期刊名称:Proceedings of the National Academy of Sciences
印刷版ISSN:0027-8424
电子版ISSN:1091-6490
出版年度:1989
卷号:86
期号:13
页码:4982-4986
DOI:10.1073/pnas.86.13.4982
语种:English
出版社:The National Academy of Sciences of the United States of America
摘要:MPM-2, a monoclonal antibody specific for cells in mitosis, recognizes a family of proteins that share a common phosphorylated epitope. In this study we have shown that during the maturation of Xenopus laevis oocytes induced by progesterone, phosphorylation of MPM-2 antigens coincided with the appearance of MPF activity.
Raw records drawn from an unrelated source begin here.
File: src/design/smtpse_pkg.sv
// ----------------------------------------------------------------------------
// SMTP session engine package
// Shared types and code points for the front classifier, the event queue and
// the session sequencer.
// ----------------------------------------------------------------------------
package smtpse_pkg;

	// Input request kinds, as carried on the slave-side tuser.
	localparam logic [2:0] KIND_SEND     = 3'd0;
	localparam logic [2:0] KIND_CONN     = 3'd1;
	localparam logic [2:0] KIND_ENC      = 3'd2;
	localparam logic [2:0] KIND_BYTE     = 3'd3;
	localparam logic [2:0] KIND_TICK     = 3'd4;
	localparam logic [2:0] KIND_SOCK_ERR = 3'd5;
	localparam logic [2:0] KIND_NONE     = 3'd6;

	// Configuration register indexes.
	localparam logic [2:0] CFG_SECURITY_MODE = 3'd0;
	localparam logic [2:0] CFG_AUTH_ENABLED  = 3'd1;
	localparam logic [2:0] CFG_HOST          = 3'd2;
	localparam logic [2:0] CFG_SERVER_PORT   = 3'd3;
	localparam logic [2:0] CFG_TIMEOUT       = 3'd4;

	localparam logic [1:0] SEC_STARTTLS = 2'd1;
	localparam logic [1:0] SEC_IMPLICIT = 2'd2;

	// Actions.
	localparam logic [3:0] ACT_NONE          = 4'd0;
	localparam logic [3:0] ACT_CONNECT_PLAIN = 4'd1;
	localparam logic [3:0] ACT_CONNECT_TLS   = 4'd2;
	localparam logic [3:0] ACT_EHLO          = 4'd3;
	localparam logic [3:0] ACT_STARTTLS      = 4'd4;
	localparam logic [3:0] ACT_START_TLS     = 4'd5;
	localparam logic [3:0] ACT_AUTH          = 4'd6;
	localparam logic [3:0] ACT_USER          = 4'd7;
	localparam logic [3:0] ACT_PASS          = 4'd8;
	localparam logic [3:0] ACT_MAIL          = 4'd9;
	localparam logic [3:0] ACT_RCPT          = 4'd10;
	localparam logic [3:0] ACT_DATA          = 4'd11;
	localparam logic [3:0] ACT_BODY          = 4'd12;
	localparam logic [3:0] ACT_QUIT          = 4'd13;
	localparam logic [3:0] ACT_DISCONNECT    = 4'd14;
	localparam logic [3:0] ACT_ABORT         = 4'd15;

	// Status codes.
	localparam logic [3:0] ST_NONE       = 4'd0;
	localparam logic [3:0] ST_BUSY       = 4'd1;
	localparam logic [3:0] ST_NO_RCPT    = 4'd2;
	localparam logic [3:0] ST_NO_HOST    = 4'd3;
	localparam logic [3:0] ST_UNEXPECTED = 4'd4;
	localparam logic [3:0] ST_AUTH_FAIL  = 4'd5;
	localparam logic [3:0] ST_RCPT_REJ   = 4'd6;
	localparam logic [3:0] ST_SOCK_ERR   = 4'd7;
	localparam logic [3:0] ST_TIMEOUT    = 4'd8;
	localparam logic [3:0] ST_SENT       = 4'd9;

	// Reply codes and defaults.
	localparam logic [9:0] CODE_READY     = 10'd220;
	localparam logic [9:0] CODE_OK        = 10'd250;
	localparam logic [9:0] CODE_FORWARD   = 10'd251;
	localparam logic [9:0] CODE_AUTH_CONT = 10'd334;
	localparam logic [9:0] CODE_AUTH_OK   = 10'd235;
	localparam logic [9:0] CODE_DATA_GO   = 10'd354;

	localparam logic [15:0] PORT_TLS        = 16'd465;
	localparam logic [15:0] PORT_PLAIN      = 16'd25;
	localparam logic [15:0] TIMEOUT_DEFAULT = 16'd30;

	localparam logic [7:0] CHAR_LF    = 8'h0A;
	localparam logic [7:0] CHAR_CR    = 8'h0D;
	localparam logic [7:0] CHAR_DASH  = 8'h2D;
	localparam logic [7:0] CHAR_ZERO  = 8'h30;
	localparam logic [7:0] CHAR_NINE  = 8'h39;

	// One classified input word as it travels through the queue.
	typedef struct packed {
		logic [2:0] kind;
		logic [4:0] cnt;
		logic       is_lf;
		logic       is_cr;
		logic       is_dash;
		logic       is_digit;
		logic [3:0] digit;
	} event_t;

	typedef struct packed {
		logic [1:0]  security_mode;
		logic        auth_enabled;
		logic        host_configured;
		logic [15:0] server_port;
		logic [15:0] timeout_ticks;
	} cfg_t;

	typedef struct packed {
		logic [9:0]  reply_code;
		logic [3:0]  status;
		logic [15:0] connect_port;
		logic [3:0]  rcpt_slot;
		logic [3:0]  action;
	} result_t;

endpackage
### src/hdl/atl_pkg.sv
// shared types, constants and character classes for the assembly token lexer
// no dependencies; imported by every module of the block
package atl_pkg;

    // scanner mode codes
    localparam logic [2:0] MODE_IDLE    = 3'd0;
    localparam logic [2:0] MODE_NUM     = 3'd1;
    localparam logic [2:0] MODE_IDENT   = 3'd2;
    localparam logic [2:0] MODE_SEMI    = 3'd3;
    localparam logic [2:0] MODE_COMMENT = 3'd4;

    // token kinds
    localparam logic [1:0] KIND_INT   = 2'd0;
    localparam logic [1:0] KIND_FLOAT = 2'd1;
    localparam logic [1:0] KIND_IDENT = 2'd2;
    localparam logic [1:0] KIND_ERR   = 2'd3;

    // character constants
    localparam logic [7:0] CH_SEMI    = 8'h3B;
    localparam logic [7:0] CH_DOT     = 8'h2E;
    localparam logic [7:0] CH_UNDER   = 8'h5F;
    localparam logic [7:0] CH_NEWLINE = 8'h0A;

    // position limits
    localparam logic [19:0] MAX_LINE   = 20'hFFFFF;
    localparam logic [15:0] MAX_COLUMN = 16'hFFFF;
    localparam logic [15:0] MAX_LENGTH = 16'hFFFF;

    // largest file size; the offset saturates at the smaller of this less one and 20 bits
    localparam longint unsigned MAX_INPUT_BYTES = 64'd1048576;
    localparam longint unsigned OFF_LIMIT = (MAX_INPUT_BYTES - 64'd1 > 64'hFFFFF) ?
                                            64'hFFFFF : (MAX_INPUT_BYTES - 64'd1);
    localparam logic [19:0] MAX_OFFSET = OFF_LIMIT[19:0];

    // depth of the token queue between scanner and output stage
    localparam int QUEUE_DEPTH_DEF = 4;

    typedef struct packed {
        logic [1:0]  kind;
        logic [19:0] line;
        logic [15:0] column;
        logic [19:0] offset;
        logic [15:0] length;
    } t_token;

    // tokens caused by one character: one, or two when two is set
    typedef struct packed {
        t_token tok0;
        t_token tok1;
        logic   two;
    } t_entry;

    function automatic logic is_digit(input logic [7:0] c);
        return (c >= 8'h30) && (c <= 8'h39);
    endfunction

    function automatic logic is_word(input logic [7:0] c);
        return ((c >= 8'h61) && (c <= 8'h7A)) || ((c >= 8'h41) && (c <= 8'h5A)) ||
               (c == CH_UNDER);
    endfunction

endpackage
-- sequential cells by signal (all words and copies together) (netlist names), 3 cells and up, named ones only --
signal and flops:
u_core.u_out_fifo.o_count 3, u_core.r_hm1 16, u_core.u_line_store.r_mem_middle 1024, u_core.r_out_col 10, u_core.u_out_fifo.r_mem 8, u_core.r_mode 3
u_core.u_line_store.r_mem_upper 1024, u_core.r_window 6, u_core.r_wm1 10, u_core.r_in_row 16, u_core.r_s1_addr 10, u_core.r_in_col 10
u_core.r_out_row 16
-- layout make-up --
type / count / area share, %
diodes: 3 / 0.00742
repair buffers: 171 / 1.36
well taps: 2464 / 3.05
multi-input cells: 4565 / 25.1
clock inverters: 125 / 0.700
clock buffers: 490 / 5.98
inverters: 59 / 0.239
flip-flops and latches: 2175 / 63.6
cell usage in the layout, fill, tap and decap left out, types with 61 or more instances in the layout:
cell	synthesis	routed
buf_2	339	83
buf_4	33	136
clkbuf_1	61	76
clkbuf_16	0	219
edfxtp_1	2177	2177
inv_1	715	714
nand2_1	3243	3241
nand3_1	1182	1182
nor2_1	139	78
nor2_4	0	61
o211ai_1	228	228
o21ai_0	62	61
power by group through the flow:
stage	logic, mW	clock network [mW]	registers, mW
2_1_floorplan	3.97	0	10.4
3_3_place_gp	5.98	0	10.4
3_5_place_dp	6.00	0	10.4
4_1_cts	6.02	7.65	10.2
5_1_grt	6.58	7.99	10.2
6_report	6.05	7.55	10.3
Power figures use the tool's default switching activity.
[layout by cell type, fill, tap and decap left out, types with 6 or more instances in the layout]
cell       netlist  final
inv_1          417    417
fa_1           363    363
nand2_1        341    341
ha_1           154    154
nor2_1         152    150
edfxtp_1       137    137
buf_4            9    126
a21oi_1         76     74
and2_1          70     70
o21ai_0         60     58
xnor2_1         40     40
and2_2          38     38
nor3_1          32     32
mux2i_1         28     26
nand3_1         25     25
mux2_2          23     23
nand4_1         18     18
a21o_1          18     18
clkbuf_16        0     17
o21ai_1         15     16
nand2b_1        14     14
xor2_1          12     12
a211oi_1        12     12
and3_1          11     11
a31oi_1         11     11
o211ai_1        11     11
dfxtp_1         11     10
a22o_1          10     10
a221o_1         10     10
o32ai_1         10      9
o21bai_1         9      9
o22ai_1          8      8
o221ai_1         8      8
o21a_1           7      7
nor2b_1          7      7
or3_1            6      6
File: config.mk
export PLATFORM = sky130hd
export DESIGN_NAME = sector_cache_second_chance_unit_flat
export DESIGN_NICKNAME = d
export VERILOG_FILES = /design/src/hw/rtl/scsc_pkg.sv /design/src/hw/rtl/scsc_req_if.sv /design/src/hw/rtl/scsc_res_if.sv /design/src/hw/rtl/scsc_tag_ram.sv /design/src/hw/rtl/scsc_ctrl.sv /design/src/hw/rtl/sector_cache_second_chance_unit.sv /design/src/flat_wrapper.sv
export VERILOG_INCLUDE_DIRS = /design/src /design/src/hw/rtl
export SDC_FILE = /design/constraint.sdc
export NUM_CORES = 2
export LEC_CHECK = 0
export ABC_AREA = 1
export ABC_CLOCK_PERIOD_IN_PS = 8780
export BUFFER_PORTS_ARGS = -buffer_cell sky130_fd_sc_hd__buf_2
export CORE_ASPECT_RATIO = 1.1
export CORE_MARGIN = 2
export CORE_UTILIZATION = 45
export CTS_BUF_LIST = sky130_fd_sc_hd__clkbuf_16
export DETAILED_ROUTE_END_ITERATION = 10
export SETUP_SLACK_MARGIN = 0.1
export SLEW_MARGIN = 20
export SYNTH_ARGS = -nofsm -noshare
export SYNTH_HDL_FRONTEND = slang
export SYNTH_HIERARCHICAL = 1
export SYNTH_SLANG_ARGS = --single-unit
File: constraint.sdc
create_clock -name clk -period 8.78 [get_ports clk]
set_input_delay 0 -clock clk [delete_from_list [all_inputs] [get_ports clk]]
set_output_delay 0 -clock clk [all_outputs]
set_load 0.02 [all_outputs]
File: src/hw/rtl/assert_macros.svh
// Assertion helpers shared by the RTL.
// All assertions sample on the rising edge of clk.
`ifndef ASSERT_MACROS_SVH
`define ASSERT_MACROS_SVH

// Checked only while out of reset
`define ASSERT_CLK(label, prop, msg) \
    label: assert property (@(posedge clk) disable iff (!rst_n) (prop)) else $error(msg);

// Checked at every edge, including during reset
`define ASSERT_ALWAYS(label, prop, msg) \
    label: assert property (@(posedge clk) (prop)) else $error(msg);

`endif

File: src/hw/rtl/scsc_pkg.sv
package scsc_pkg;

    // Fixed field widths
    localparam int OP_W          = 2;
    localparam int SECTOR_W      = 32;
    localparam int SLOT_W        = 6;
    localparam int SLOTS_DEFAULT = 64;

    // Request operation codes (remaining code is answered with a result word with no hit or write-back)
    typedef enum logic [OP_W-1:0] {
        OP_LOOKUP = 2'd0,
        OP_INSERT = 2'd1,
        OP_FLUSH  = 2'd2
    } op_t;

    // Sequencer states
    typedef enum logic [2:0] {
        ST_IDLE,
        ST_SEARCH,
        ST_SWEEP,
        ST_VREAD,
        ST_VWRITE,
        ST_RESP,
        ST_FL_RD,
        ST_FL_EMIT
    } state_t;

    // Tag RAM access from the sequencer
    typedef struct packed {
        logic                rd_en;
        logic                wr_en;
        logic [SLOT_W-1:0]   addr;
        logic [SECTOR_W-1:0] wdata;
    } ram_req_t;

    // One result word
    typedef struct packed {
        logic                hit;
        logic [SLOT_W-1:0]   slot;
        logic                write_back;
        logic [SECTOR_W-1:0] evicted_sector;
        logic                last;
    } res_t;

endpackage

File: src/hw/rtl/scsc_req_if.sv
interface scsc_req_if;
    import scsc_pkg::*;

    logic                valid;
    logic                ready;
    logic [OP_W-1:0]     op;
    logic [SECTOR_W-1:0] sector;

    modport source (output valid, output op, output sector, input ready);
    modport sink   (input valid, input op, input sector, output ready);

endinterface

File: src/hw/rtl/scsc_res_if.sv
interface scsc_res_if;
    import scsc_pkg::*;

    logic                valid;
    logic                ready;
    logic                hit;
    logic [SLOT_W-1:0]   slot;
    logic                write_back;
    logic [SECTOR_W-1:0] evicted_sector;
    logic                last;

    modport source (output valid, output hit, output slot, output write_back,
                    output evicted_sector, output last, input ready);
    modport sink   (input valid, input hit, input slot, input write_back,
                    input evicted_sector, input last, output ready);

endinterface

File: src/hw/rtl/scsc_tag_ram.sv
module scsc_tag_ram #(
    parameter int SLOTS = scsc_pkg::SLOTS_DEFAULT
) (
    input  logic                          clk,
    input  scsc_pkg::ram_req_t            req,
    output logic [scsc_pkg::SECTOR_W-1:0] rdata
);
    import scsc_pkg::*;

    localparam int IDX_W = $clog2(SLOTS);

    logic [SECTOR_W-1:0] tag_mem [SLOTS];
    logic [SECTOR_W-1:0] rdata_reg;

    // Single port (one address): a write and a registered read per cycle
    always_ff @(posedge clk)
    begin
        if (req.wr_en)
        begin
            tag_mem[req.addr[IDX_W-1:0]] <= req.wdata;
        end
        if (req.rd_en)
        begin
            rdata_reg <= tag_mem[req.addr[IDX_W-1:0]];
        end
    end

    assign rdata = rdata_reg;

endmodule

File: src/hw/rtl/scsc_ctrl.sv
`include "assert_macros.svh"

module scsc_ctrl #(
    parameter int SLOTS = scsc_pkg::SLOTS_DEFAULT
) (
    input  logic                          clk,
    input  logic                          rst_n,
    scsc_req_if.sink                      req,
    output logic                          res_valid,
    output scsc_pkg::res_t                res_o,
    input  logic                          res_ready,
    output scsc_pkg::ram_req_t            ram_req,
    input  logic [scsc_pkg::SECTOR_W-1:0] ram_rdata
);
    import scsc_pkg::*;

    localparam int IDX_W = $clog2(SLOTS);
    localparam int OCC_W = $clog2(SLOTS + 1);
    localparam logic [OCC_W-1:0] OCC_FULL = OCC_W'(SLOTS);
    localparam logic [OCC_W-1:0] OCC_LAST = OCC_W'(SLOTS - 1);

    state_t              state_reg, state_next;
    logic [OCC_W-1:0]    occ_reg, occ_next;
    logic [SLOTS-1:0]    refb_reg, refb_next;
    logic [OCC_W-1:0]    idx_reg, idx_next;
    logic                pend_reg, pend_next;
    logic [IDX_W-1:0]    pidx_reg, pidx_next;
    logic [OP_W-1:0]     op_reg, op_next;
    logic [SECTOR_W-1:0] sector_reg, sector_next;
    logic                rhit_reg, rhit_next;
    logic [IDX_W-1:0]    rslot_reg, rslot_next;
    logic                rwb_reg, rwb_next;
    logic [SECTOR_W-1:0] rsec_reg, rsec_next;
    logic                fl_last;
    logic                last_taken;
    logic                fl_done;

    // Control state
    always_ff @(posedge clk or negedge rst_n)
    begin
        if (!rst_n)
        begin
            state_reg <= ST_IDLE;
            occ_reg   <= '0;
            refb_reg  <= '0;
            pend_reg  <= 1'b0;
        end
        else
        begin
            state_reg <= state_next;
            occ_reg   <= occ_next;
            refb_reg  <= refb_next;
            pend_reg  <= pend_next;
        end
    end

    // Working and result payload
    always_ff @(posedge clk)
    begin
        idx_reg    <= idx_next;
        pidx_reg   <= pidx_next;
        op_reg     <= op_next;
        sector_reg <= sector_next;
        rhit_reg   <= rhit_next;
        rslot_reg  <= rslot_next;
        rwb_reg    <= rwb_next;
        rsec_reg   <= rsec_next;
    end

    assign fl_last = ((idx_reg + OCC_W'(1)) == occ_reg);

    // Sequencer
    always_comb
    begin
        state_next  = state_reg;
        occ_next    = occ_reg;
        refb_next   = refb_reg;
        idx_next    = idx_reg;
        pend_next   = pend_reg;
        pidx_next   = pidx_reg;
        op_next     = op_reg;
        sector_next = sector_reg;
        rhit_next   = rhit_reg;
        rslot_next  = rslot_reg;
        rwb_next    = rwb_reg;
        rsec_next   = rsec_reg;
        ram_req     = '0;
        res_valid   = 1'b0;
        res_o       = '0;
        req.ready   = (state_reg == ST_IDLE);

        case (state_reg)
            ST_IDLE:
            begin
                if (req.valid)
                begin
                    op_next     = req.op;
                    sector_next = req.sector;
                    idx_next    = '0;
                    pend_next   = 1'b0;
                    rhit_next   = 1'b0;
                    rslot_next  = '0;
                    rwb_next    = 1'b0;
                    rsec_next   = '0;
                    case (req.op)
                        OP_LOOKUP, OP_INSERT: state_next = ST_SEARCH;
                        OP_FLUSH:  state_next = (occ_reg == '0) ? ST_RESP : ST_FL_RD;
                        default:   state_next = ST_RESP;
                    endcase
                end
            end

            // Tag search: read slot i while comparing slot i-1
            ST_SEARCH:
            begin
                if (pend_reg && (ram_rdata == sector_reg))
                begin
                    rhit_next  = 1'b1;
                    rslot_next = pidx_reg;
                    pend_next  = 1'b0;
                    state_next = ST_RESP;
                end
                else if (idx_reg < occ_reg)
                begin
                    ram_req.rd_en = 1'b1;
                    ram_req.addr  = SLOT_W'(idx_reg[IDX_W-1:0]);
                    pend_next     = 1'b1;
                    pidx_next     = idx_reg[IDX_W-1:0];
                    idx_next      = idx_reg + OCC_W'(1);
                end
                else if (pend_reg)
                begin
                    pend_next = 1'b0;
                end
                else if (op_reg != OP_INSERT)
                begin
                    state_next = ST_RESP;
                end
                else if (occ_reg < OCC_FULL)
                begin
                    // Fill the next free slot
                    ram_req.wr_en = 1'b1;
                    ram_req.addr  = SLOT_W'(occ_reg[IDX_W-1:0]);
                    ram_req.wdata = sector_reg;
                    refb_next[occ_reg[IDX_W-1:0]] = 1'b1;
                    occ_next   = occ_reg + OCC_W'(1);
                    rslot_next = occ_reg[IDX_W-1:0];
                    state_next = ST_RESP;
                end
                else
                begin
                    idx_next   = '0;
                    state_next = ST_SWEEP;
                end
            end

            // Second-chance sweep from slot 0
            ST_SWEEP:
            begin
                if (!refb_reg[idx_reg[IDX_W-1:0]])
                begin
                    rslot_next = idx_reg[IDX_W-1:0];
                    state_next = ST_VREAD;
                end
                else
                begin
                    refb_next[idx_reg[IDX_W-1:0]] = 1'b0;
                    if (idx_reg == OCC_LAST)
                    begin
                        rslot_next = '0;
                        state_next = ST_VREAD;
                    end
                    else
                    begin
                        idx_next = idx_reg + OCC_W'(1);
                    end
                end
            end

            ST_VREAD:
            begin
                ram_req.rd_en = 1'b1;
                ram_req.addr  = SLOT_W'(rslot_reg);
                state_next    = ST_VWRITE;
            end

            // Victim's old tag is out; replace it
            ST_VWRITE:
            begin
                rsec_next     = ram_rdata;
                rwb_next      = 1'b1;
                ram_req.wr_en = 1'b1;
                ram_req.addr  = SLOT_W'(rslot_reg);
                ram_req.wdata = sector_reg;
                refb_next[rslot_reg] = 1'b1;
                state_next    = ST_RESP;
            end

            ST_RESP:
            begin
                res_valid            = 1'b1;
                res_o.hit            = rhit_reg;
                res_o.slot           = SLOT_W'(rslot_reg);
                res_o.write_back     = rwb_reg;
                res_o.evicted_sector = rsec_reg;
                res_o.last           = 1'b1;
                if (res_ready)
                begin
                    state_next = ST_IDLE;
                end
            end

            ST_FL_RD:
            begin
                ram_req.rd_en = 1'b1;
                ram_req.addr  = SLOT_W'(idx_reg[IDX_W-1:0]);
                state_next    = ST_FL_EMIT;
            end

            // One write-back word per valid slot
            ST_FL_EMIT:
            begin
                res_valid            = 1'b1;
                res_o.slot           = SLOT_W'(idx_reg[IDX_W-1:0]);
                res_o.write_back     = 1'b1;
                res_o.evicted_sector = ram_rdata;
                res_o.last           = fl_last;
                if (res_ready)
                begin
                    if (fl_last)
                    begin
                        refb_next  = '0;
                        occ_next   = '0;
                        state_next = ST_IDLE;
                    end
                    else
                    begin
                        idx_next   = idx_reg + OCC_W'(1);
                        state_next = ST_FL_RD;
                    end
                end
            end

            default:
            begin
                state_next = ST_IDLE;
            end
        endcase
    end

    // Final word of a request handed on
    assign last_taken = res_valid && res_ready && res_o.last;
    assign fl_done    = last_taken && (state_reg == ST_FL_EMIT);

    `ASSERT_CLK(a_occ_bound, occ_reg <= OCC_FULL, "occupancy above slot count")
    `ASSERT_CLK(a_last_idle, last_taken |=> (state_reg == ST_IDLE), "no idle after last word")
    `ASSERT_CLK(a_flush_empty, fl_done |=> (occ_reg == '0 && refb_reg == '0), "flush left entries")

endmodule

File: src/hw/rtl/sector_cache_second_chance_unit.sv
// Second-chance tag and replacement engine for a fully associative sector cache.
// Request channel req carries op (lookup, insert, flush) and a sector number;
// result channel res returns hit, slot, write_back, evicted_sector and last.
// Both use valid/ready; a word moves when both are high at a clock edge.
// One request is in work at a time: req.ready is high only while idle, so the
// next request can be taken in the cycle after the last result word leaves the sequencer.
// Steps per operation, from acceptance to the result word entering the output register:
//   lookup / insert hit or miss: tag search reads
//   one slot per cycle from the single-port tag RAM, compare in the cycle after the read.
//   insert into a full cache: search, then a
//   one-slot-per-cycle reference-bit sweep, victim read and rewrite.
//   flush: one write-back word per valid slot, last on the final (empty cache: one plain last word).
// The output register holds a word until res.ready; while it is full and
// stalled the sequencer waits, and no result is lost or repeated.
// Reset (rst_n low, asynchronous) empties the cache and clears reference bits;
// tag contents are not cleared and only valid slots are ever read.
module sector_cache_second_chance_unit #(
    parameter int SLOTS = scsc_pkg::SLOTS_DEFAULT
) (
    input  logic       clk,
    input  logic       rst_n,
    scsc_req_if.sink   req,
    scsc_res_if.source res
);
    import scsc_pkg::*;

    ram_req_t            ram_req;
    logic [SECTOR_W-1:0] ram_rdata;
    res_t                ctrl_res;
    logic                ctrl_valid;
    logic                stage_ready;
    logic                out_valid_reg;
    res_t                out_reg;

    scsc_ctrl #(.SLOTS(SLOTS)) u_ctrl (
        .clk       (clk),
        .rst_n     (rst_n),
        .req       (req),
        .res_valid (ctrl_valid),
        .res_o     (ctrl_res),
        .res_ready (stage_ready),
        .ram_req   (ram_req),
        .ram_rdata (ram_rdata)
    );

    scsc_tag_ram #(.SLOTS(SLOTS)) u_tag_ram (
        .clk   (clk),
        .req   (ram_req),
        .rdata (ram_rdata)
    );

    // Output register
    assign stage_ready = !out_valid_reg || res.ready;

    always_ff @(posedge clk or negedge rst_n)
    begin
        if (!rst_n)
        begin
            out_valid_reg <= 1'b0;
        end
        else if (stage_ready)
        begin
            out_valid_reg <= ctrl_valid;
        end
    end

    always_ff @(posedge clk)
    begin
        if (stage_ready && ctrl_valid)
        begin
            out_reg <= ctrl_res;
        end
    end

    assign res.valid          = out_valid_reg;
    assign res.hit            = out_reg.hit;
    assign res.slot           = out_reg.slot;
    assign res.write_back     = out_reg.write_back;
    assign res.evicted_sector = out_reg.evicted_sector;
    assign res.last           = out_reg.last;

endmodule
File: src/flat_wrapper.sv
// flat-port wrapper written by rule: the top's interface ports become plain ports
module sector_cache_second_chance_unit_flat import scsc_pkg::*;
#(
    parameter int SLOTS = scsc_pkg::SLOTS_DEFAULT
)
  (clk, rst_n, req_valid, req_op, req_sector, req_ready, res_valid, res_hit, res_slot, res_write_back, res_evicted_sector, res_last, res_ready);
  scsc_req_if req_i ();
  scsc_res_if res_i ();
  input  logic clk;
  input  logic rst_n;
  input wire logic [$bits(req_i.valid)-1:0] req_valid;
  input wire logic [$bits(req_i.op)-1:0] req_op;
  input wire logic [$bits(req_i.sector)-1:0] req_sector;
  output wire logic [$bits(req_i.ready)-1:0] req_ready;
  output wire logic [$bits(res_i.valid)-1:0] res_valid;
  output wire logic [$bits(res_i.hit)-1:0] res_hit;
  output wire logic [$bits(res_i.slot)-1:0] res_slot;
  output wire logic [$bits(res_i.write_back)-1:0] res_write_back;
  output wire logic [$bits(res_i.evicted_sector)-1:0] res_evicted_sector;
  output wire logic [$bits(res_i.last)-1:0] res_last;
  input wire logic [$bits(res_i.ready)-1:0] res_ready;
  assign req_i.valid = req_valid;
  assign req_i.op = req_op;
  assign req_i.sector = req_sector;
  assign req_ready = req_i.ready;
  assign res_valid = res_i.valid;
  assign res_hit = res_i.hit;
  assign res_slot = res_i.slot;
  assign res_write_back = res_i.write_back;
  assign res_evicted_sector = res_i.evicted_sector;
  assign res_last = res_i.last;
  assign res_i.ready = res_ready;
  sector_cache_second_chance_unit #(.SLOTS(SLOTS)) u_core (.clk(clk), .rst_n(rst_n), .req(req_i), .res(res_i));
endmodule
When MPM-2 (0.7-1.4 micrograms per oocyte) was injected into oocytes prior to progesterone stimulation, MPF activity failed to appear and induction of maturation was inhibited as judged by both germinal-vesicle breakdown and white-spot formation. Further, MPM-2 was able to neutralize as well as immunodeplete MPF activity from mitotic HeLa cell and mature oocyte extracts. These results suggest that MPM-2 recognizes either MPF itself or a protein(s) that regulates MPF activity and that the kinase that phosphorylates MPM-2 antigens may be a key component in the regulation of M-phase induction.